▸ **Task brief**:
Pull every line holding the word "registers" from the data below and copy it.

(Record excerpts)

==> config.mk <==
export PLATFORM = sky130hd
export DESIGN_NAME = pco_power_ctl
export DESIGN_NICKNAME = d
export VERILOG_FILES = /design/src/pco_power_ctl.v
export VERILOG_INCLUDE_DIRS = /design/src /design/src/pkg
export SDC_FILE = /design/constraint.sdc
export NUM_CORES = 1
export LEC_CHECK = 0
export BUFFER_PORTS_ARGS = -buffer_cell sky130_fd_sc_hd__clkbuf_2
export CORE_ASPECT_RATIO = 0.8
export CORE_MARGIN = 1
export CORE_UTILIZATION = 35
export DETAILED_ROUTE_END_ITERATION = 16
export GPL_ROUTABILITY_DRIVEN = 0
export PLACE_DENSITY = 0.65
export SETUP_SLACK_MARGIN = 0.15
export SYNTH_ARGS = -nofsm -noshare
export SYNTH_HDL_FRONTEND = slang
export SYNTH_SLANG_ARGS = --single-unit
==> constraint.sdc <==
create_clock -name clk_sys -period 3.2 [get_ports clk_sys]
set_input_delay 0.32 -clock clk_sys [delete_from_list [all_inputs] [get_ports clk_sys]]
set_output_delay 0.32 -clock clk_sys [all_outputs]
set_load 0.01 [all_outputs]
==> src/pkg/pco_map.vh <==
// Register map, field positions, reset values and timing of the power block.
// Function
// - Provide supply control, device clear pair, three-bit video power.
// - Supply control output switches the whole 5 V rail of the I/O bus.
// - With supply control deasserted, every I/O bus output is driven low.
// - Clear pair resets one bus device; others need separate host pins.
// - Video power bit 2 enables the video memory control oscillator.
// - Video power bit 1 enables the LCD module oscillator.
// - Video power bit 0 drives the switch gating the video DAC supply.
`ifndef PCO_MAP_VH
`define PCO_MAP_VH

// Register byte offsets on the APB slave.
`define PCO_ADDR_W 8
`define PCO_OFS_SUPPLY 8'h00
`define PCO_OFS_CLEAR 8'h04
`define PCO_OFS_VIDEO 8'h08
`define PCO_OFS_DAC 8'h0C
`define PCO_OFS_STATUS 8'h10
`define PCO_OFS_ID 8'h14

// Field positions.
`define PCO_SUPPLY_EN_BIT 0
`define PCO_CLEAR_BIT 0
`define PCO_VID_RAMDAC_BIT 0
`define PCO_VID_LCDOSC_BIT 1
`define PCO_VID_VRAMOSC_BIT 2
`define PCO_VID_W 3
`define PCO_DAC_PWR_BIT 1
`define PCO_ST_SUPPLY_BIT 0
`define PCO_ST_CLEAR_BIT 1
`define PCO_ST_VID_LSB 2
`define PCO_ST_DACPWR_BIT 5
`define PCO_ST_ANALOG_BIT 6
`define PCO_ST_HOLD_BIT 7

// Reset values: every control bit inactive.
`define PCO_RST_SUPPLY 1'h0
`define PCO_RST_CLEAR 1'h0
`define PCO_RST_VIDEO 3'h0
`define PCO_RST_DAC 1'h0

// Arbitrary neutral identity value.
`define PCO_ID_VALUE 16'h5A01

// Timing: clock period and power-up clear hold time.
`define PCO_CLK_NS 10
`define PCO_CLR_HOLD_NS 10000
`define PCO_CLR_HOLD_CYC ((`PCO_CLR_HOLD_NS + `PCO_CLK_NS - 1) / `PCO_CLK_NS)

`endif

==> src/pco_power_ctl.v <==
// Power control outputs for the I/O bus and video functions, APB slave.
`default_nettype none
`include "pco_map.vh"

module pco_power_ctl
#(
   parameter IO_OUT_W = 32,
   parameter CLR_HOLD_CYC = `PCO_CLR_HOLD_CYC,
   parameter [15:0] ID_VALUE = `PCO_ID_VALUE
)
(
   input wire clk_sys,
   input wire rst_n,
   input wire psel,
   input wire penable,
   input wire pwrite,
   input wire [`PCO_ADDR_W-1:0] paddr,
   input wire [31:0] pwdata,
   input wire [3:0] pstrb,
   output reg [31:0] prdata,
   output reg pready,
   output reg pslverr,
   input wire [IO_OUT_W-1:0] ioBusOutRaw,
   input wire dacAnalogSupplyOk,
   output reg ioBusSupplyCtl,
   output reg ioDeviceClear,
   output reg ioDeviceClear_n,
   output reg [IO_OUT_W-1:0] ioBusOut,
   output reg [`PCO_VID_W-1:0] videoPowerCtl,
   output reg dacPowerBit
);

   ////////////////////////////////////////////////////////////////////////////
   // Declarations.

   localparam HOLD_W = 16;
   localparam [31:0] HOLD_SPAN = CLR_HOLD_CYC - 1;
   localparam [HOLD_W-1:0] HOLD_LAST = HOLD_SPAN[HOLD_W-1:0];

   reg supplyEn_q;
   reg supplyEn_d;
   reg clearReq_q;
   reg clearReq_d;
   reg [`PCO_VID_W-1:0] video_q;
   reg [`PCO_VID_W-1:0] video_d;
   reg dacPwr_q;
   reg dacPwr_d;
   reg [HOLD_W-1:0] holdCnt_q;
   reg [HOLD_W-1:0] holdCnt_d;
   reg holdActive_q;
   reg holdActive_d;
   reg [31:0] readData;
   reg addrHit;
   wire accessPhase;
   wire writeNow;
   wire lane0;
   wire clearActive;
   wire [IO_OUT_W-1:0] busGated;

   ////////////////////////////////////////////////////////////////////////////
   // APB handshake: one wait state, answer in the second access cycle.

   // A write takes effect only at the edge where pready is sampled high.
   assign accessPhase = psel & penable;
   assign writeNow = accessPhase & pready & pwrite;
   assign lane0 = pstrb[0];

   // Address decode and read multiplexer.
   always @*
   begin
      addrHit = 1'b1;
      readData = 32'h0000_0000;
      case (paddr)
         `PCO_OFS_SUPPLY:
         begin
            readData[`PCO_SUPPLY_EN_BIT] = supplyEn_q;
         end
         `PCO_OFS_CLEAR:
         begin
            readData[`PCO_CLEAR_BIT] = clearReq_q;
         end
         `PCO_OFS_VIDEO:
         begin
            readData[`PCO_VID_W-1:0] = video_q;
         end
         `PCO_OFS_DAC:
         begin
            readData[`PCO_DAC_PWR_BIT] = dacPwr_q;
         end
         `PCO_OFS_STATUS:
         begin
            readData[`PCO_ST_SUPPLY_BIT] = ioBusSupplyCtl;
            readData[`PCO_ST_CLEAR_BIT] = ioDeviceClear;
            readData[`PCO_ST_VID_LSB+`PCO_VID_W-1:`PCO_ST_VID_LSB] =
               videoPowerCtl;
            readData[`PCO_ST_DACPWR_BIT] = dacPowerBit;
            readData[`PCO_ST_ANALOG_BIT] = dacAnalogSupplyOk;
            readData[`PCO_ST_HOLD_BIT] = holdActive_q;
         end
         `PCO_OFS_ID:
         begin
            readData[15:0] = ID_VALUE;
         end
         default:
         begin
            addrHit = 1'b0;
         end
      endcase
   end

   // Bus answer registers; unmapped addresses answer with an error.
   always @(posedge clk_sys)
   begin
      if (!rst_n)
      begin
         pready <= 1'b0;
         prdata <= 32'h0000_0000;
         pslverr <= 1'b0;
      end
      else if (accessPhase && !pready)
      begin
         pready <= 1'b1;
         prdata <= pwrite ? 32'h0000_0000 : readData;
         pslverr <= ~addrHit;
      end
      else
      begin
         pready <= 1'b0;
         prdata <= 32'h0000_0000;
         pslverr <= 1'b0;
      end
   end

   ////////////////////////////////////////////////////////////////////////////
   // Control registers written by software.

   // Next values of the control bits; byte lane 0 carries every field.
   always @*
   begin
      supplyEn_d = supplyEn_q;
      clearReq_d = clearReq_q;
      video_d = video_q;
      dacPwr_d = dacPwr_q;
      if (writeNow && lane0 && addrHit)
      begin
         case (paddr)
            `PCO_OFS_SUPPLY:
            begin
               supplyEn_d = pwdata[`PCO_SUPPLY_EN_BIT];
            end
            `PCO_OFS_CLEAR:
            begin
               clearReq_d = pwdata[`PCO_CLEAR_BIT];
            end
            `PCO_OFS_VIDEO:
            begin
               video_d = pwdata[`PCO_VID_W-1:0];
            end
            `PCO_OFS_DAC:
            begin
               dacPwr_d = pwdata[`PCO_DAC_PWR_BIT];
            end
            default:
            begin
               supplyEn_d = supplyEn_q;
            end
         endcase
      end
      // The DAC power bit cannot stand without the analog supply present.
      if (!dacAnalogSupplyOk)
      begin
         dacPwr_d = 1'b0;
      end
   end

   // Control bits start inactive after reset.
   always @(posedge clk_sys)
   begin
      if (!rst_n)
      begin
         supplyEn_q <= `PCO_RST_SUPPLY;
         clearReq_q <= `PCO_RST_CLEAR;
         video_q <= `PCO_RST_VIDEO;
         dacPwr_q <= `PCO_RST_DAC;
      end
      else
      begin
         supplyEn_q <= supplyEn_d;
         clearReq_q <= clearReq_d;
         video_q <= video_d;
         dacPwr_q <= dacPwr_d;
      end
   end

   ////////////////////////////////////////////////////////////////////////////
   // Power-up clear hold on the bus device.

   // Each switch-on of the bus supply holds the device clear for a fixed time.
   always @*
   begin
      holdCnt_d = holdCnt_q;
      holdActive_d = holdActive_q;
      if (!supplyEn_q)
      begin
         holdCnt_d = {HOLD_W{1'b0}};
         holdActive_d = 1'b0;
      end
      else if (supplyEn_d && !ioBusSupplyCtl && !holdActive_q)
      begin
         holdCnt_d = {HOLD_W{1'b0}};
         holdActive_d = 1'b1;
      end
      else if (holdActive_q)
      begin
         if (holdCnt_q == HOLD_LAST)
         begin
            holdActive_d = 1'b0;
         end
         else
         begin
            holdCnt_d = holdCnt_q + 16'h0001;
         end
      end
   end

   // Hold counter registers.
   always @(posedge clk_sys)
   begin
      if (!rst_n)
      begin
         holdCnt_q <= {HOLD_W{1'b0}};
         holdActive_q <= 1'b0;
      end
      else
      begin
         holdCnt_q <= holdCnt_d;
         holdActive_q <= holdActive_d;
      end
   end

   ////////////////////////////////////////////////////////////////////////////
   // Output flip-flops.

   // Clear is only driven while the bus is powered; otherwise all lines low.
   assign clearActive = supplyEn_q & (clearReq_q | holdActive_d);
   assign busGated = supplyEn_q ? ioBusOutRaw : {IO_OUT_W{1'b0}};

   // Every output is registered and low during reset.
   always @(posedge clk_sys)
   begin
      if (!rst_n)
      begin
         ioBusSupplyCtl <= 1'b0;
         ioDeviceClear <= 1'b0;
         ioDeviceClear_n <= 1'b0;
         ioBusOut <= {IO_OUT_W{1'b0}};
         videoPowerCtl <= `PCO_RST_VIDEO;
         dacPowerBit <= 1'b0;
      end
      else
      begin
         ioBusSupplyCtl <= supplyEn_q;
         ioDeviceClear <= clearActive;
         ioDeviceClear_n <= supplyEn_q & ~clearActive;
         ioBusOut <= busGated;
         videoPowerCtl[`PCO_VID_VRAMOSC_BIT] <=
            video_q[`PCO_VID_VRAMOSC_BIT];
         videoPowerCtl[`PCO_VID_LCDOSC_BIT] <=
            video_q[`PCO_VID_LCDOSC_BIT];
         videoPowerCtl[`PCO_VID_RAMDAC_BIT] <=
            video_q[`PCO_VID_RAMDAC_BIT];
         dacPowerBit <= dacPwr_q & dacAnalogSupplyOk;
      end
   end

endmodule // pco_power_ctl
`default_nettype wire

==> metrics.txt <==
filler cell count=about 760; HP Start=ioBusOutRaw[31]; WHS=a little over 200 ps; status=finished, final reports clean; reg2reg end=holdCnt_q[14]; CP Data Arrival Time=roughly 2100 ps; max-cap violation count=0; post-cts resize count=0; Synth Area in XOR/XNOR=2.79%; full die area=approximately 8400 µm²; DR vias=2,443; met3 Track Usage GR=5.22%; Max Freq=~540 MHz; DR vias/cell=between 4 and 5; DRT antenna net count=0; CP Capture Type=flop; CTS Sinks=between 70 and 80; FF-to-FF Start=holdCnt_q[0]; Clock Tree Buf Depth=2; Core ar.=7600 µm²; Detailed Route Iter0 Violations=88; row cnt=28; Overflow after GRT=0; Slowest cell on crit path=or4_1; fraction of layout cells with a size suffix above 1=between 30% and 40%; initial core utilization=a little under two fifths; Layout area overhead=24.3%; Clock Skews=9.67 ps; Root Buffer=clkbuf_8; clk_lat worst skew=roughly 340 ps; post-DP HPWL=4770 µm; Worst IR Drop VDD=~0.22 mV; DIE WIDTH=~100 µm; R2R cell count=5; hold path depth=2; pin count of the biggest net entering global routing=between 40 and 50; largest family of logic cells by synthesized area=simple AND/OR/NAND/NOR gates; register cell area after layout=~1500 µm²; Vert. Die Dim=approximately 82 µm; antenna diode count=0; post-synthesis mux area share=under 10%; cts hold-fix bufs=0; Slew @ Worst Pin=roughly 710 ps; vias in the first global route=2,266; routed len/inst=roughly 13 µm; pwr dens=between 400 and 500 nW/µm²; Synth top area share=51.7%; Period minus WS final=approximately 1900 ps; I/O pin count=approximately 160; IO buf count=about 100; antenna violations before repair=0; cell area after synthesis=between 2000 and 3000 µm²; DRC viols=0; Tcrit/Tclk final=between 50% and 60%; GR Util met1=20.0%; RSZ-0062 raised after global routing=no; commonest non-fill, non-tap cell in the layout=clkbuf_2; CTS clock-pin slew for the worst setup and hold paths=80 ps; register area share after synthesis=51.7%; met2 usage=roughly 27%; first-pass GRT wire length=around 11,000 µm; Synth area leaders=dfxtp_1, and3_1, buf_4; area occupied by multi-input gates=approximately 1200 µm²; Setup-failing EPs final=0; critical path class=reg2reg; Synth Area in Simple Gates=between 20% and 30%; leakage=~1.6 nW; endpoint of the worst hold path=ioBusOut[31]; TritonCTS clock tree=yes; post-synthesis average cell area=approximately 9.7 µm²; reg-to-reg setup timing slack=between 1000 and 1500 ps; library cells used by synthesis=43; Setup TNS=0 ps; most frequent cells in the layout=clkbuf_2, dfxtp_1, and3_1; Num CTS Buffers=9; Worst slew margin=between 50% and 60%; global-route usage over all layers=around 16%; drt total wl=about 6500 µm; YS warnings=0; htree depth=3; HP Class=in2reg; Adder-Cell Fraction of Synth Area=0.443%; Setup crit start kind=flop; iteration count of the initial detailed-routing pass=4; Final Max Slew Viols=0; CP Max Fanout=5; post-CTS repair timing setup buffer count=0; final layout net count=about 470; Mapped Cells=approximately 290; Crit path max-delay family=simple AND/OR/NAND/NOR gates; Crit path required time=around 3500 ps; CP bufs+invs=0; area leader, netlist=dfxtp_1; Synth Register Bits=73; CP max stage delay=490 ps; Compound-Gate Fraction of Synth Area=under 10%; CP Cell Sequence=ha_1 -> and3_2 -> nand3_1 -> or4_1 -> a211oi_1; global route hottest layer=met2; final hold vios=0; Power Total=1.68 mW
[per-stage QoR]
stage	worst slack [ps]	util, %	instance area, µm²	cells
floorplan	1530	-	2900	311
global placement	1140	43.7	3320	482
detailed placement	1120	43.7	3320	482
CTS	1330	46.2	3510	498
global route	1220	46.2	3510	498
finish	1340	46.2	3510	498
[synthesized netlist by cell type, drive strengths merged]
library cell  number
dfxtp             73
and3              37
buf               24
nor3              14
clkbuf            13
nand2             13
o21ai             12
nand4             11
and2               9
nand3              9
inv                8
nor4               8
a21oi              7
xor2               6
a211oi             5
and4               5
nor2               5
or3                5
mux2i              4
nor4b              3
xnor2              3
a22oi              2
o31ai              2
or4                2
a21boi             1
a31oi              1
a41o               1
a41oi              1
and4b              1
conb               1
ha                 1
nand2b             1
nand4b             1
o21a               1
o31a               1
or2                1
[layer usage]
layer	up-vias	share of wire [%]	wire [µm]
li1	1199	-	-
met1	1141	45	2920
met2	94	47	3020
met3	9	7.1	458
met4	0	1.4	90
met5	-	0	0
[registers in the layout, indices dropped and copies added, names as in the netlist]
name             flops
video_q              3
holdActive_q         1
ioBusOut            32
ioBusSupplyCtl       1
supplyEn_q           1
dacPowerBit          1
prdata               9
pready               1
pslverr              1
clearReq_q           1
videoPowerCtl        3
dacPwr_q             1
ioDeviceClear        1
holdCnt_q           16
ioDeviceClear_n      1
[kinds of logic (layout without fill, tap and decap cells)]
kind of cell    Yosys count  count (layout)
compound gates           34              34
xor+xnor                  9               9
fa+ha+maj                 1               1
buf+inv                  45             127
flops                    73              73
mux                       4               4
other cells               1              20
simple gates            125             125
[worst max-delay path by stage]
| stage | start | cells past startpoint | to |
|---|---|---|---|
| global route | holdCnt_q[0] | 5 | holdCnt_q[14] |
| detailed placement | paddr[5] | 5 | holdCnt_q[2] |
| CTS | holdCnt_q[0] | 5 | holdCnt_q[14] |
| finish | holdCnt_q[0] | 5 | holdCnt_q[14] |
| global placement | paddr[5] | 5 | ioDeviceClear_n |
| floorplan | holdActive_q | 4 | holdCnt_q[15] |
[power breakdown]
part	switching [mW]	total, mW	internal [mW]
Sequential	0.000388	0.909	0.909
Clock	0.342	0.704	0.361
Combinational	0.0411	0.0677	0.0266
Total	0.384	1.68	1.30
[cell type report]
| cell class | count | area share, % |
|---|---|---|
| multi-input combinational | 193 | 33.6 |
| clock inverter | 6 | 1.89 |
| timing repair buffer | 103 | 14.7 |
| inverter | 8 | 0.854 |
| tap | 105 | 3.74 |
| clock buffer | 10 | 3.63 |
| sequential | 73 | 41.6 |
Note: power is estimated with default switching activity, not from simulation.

(End Record excerpts)

▸ **Response to this exercise**:
   // Bus answer registers; unmapped addresses answer with an error.
   // Control registers written by software.
   // Hold counter registers.
[registers in the layout, indices dropped and copies added, names as in the netlist]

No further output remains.